Determination of quantitative strain distributions within orogen-scale ductile shear zones is of fundamental importance for understanding strain localisation processes and the macroscopic architecture of fault zones. However, most crustal-scale shear zones lack sufficient strain markers. We show that in such circumstances a suitable strain proxy can be provided by the strength of crystal preferred orientations (CPO) using an eigenvalue-based intensity parameter. This method is widely applicable and can provide strain profiles at the resolution of sampling density. Quartz c-axis CPO intensity (I) transects across the dextral Karakoram fault zone, NW India, provide rare quantitative assessments of strain distribution across such a large scale shear zone.

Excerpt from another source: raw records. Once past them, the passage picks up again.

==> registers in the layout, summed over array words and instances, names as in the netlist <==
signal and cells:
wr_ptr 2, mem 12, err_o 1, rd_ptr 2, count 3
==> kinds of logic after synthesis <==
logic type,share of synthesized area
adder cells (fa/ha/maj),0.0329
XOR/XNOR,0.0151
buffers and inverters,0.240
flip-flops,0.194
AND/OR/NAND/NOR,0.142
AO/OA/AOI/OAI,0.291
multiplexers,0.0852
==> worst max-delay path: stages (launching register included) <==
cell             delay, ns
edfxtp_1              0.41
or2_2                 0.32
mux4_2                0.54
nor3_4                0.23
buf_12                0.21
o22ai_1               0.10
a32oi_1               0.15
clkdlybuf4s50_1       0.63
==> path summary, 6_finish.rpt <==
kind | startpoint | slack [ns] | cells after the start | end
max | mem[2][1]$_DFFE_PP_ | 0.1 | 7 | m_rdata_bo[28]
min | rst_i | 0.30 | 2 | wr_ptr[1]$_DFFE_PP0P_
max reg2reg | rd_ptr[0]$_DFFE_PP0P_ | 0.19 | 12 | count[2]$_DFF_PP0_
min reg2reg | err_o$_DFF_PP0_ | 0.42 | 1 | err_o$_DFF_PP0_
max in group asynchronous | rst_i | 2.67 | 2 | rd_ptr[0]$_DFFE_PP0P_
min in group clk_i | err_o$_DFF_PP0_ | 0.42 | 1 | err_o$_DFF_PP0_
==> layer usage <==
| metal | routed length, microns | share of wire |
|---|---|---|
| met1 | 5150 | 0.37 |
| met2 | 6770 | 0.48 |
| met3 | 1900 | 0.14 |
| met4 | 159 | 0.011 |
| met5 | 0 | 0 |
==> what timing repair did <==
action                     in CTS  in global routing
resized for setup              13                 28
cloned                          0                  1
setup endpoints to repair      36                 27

Strain is distributed across multiple km-scale subparallel shear zones (I < 1.6) which cross-cut c. 16 Ma granitoids and separate less deformed lenses (I < 0.2). Quartz c-axis Y-maxima CPO indicate deformation dominated by prism-a slip and, along with deformation microstructures, suggest temperatures of c. 500°C. Al-in-hornblende geobarometry on a cross-cut 17 Ma monzogranite gives 449 ± 72 MPa corresponding to an emplacement depth of c. 16.6 ± 3.7 km, thus providing a maximum depth constraint for the formation of the strain profiles. These strain profiles provide an important insight into the distribution of deformation in the region between localised brittle deformation in the seismogenic upper crust and broadly distributed deformation in the partially molten mid-crust.